Was ich dir damit sagen will ist das es sich dann schon irgendwie ergibt, wie das neue Leben dann aussieht... das kann man nicht im Vorhinein sagen.

ich wünsche dir viel Kraft und Mut

lg Die Dranbleiberin
Wenn du es nicht versuchst, wirst du nie erfahren ob du es geschafft hättest 8)

Re: Und nun?

#5
Hallo nochmal,

hier mal ein kleines Update: Ich war mittlerweile beim Arzt und habe mich "geoutet". Der Arzt war sehr verständnisvoll und ich hab mich dort bestens aufgehoben gefühlt. Was den Psychischen Teil anbetrifft, hat er mich weiter an die Psychosomotik der Uniklinik vermittelt. In zwei Wochen hab ich dort einen ersten Vorstellungstermin, dann sehen wir weiter... vermutlich wird es aber eher ein längerer Aufenthalt in der Tagesklinik der Uniklinik werden. Wäre für mich glaube ich eine sehr gute Lösung und ich hoffe, dass das klappt.

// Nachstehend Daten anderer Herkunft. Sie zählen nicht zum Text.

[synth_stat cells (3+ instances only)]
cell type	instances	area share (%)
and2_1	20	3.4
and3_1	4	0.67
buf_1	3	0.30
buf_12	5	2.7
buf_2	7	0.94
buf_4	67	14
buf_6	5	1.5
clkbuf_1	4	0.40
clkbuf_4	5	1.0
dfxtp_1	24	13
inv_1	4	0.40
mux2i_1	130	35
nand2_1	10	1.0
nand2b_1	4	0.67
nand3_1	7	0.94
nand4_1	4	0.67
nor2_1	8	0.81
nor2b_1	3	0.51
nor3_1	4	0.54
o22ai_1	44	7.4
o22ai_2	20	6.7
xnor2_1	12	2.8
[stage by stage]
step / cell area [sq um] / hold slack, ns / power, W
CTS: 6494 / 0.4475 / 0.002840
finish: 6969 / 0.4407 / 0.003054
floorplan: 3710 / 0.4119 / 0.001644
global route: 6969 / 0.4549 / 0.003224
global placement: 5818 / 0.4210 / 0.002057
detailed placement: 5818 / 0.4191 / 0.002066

Der Arzt hat bei meinem Besuch dann auch gleich alle Körperfunktionen durchgecheckt. Das Herz funktioniert einwandfrei, ist nur etwas zu groß - Sportlerherz :wink:. Blutdruck war bei unterirdischen 90/65, das war aber schon immer so. Blutwerte sind bis auf einen leichten Vitamin D Mangel auch alle Bestens. Immerhin :)

Danke nochmal für eure aufbauenden Worte!!!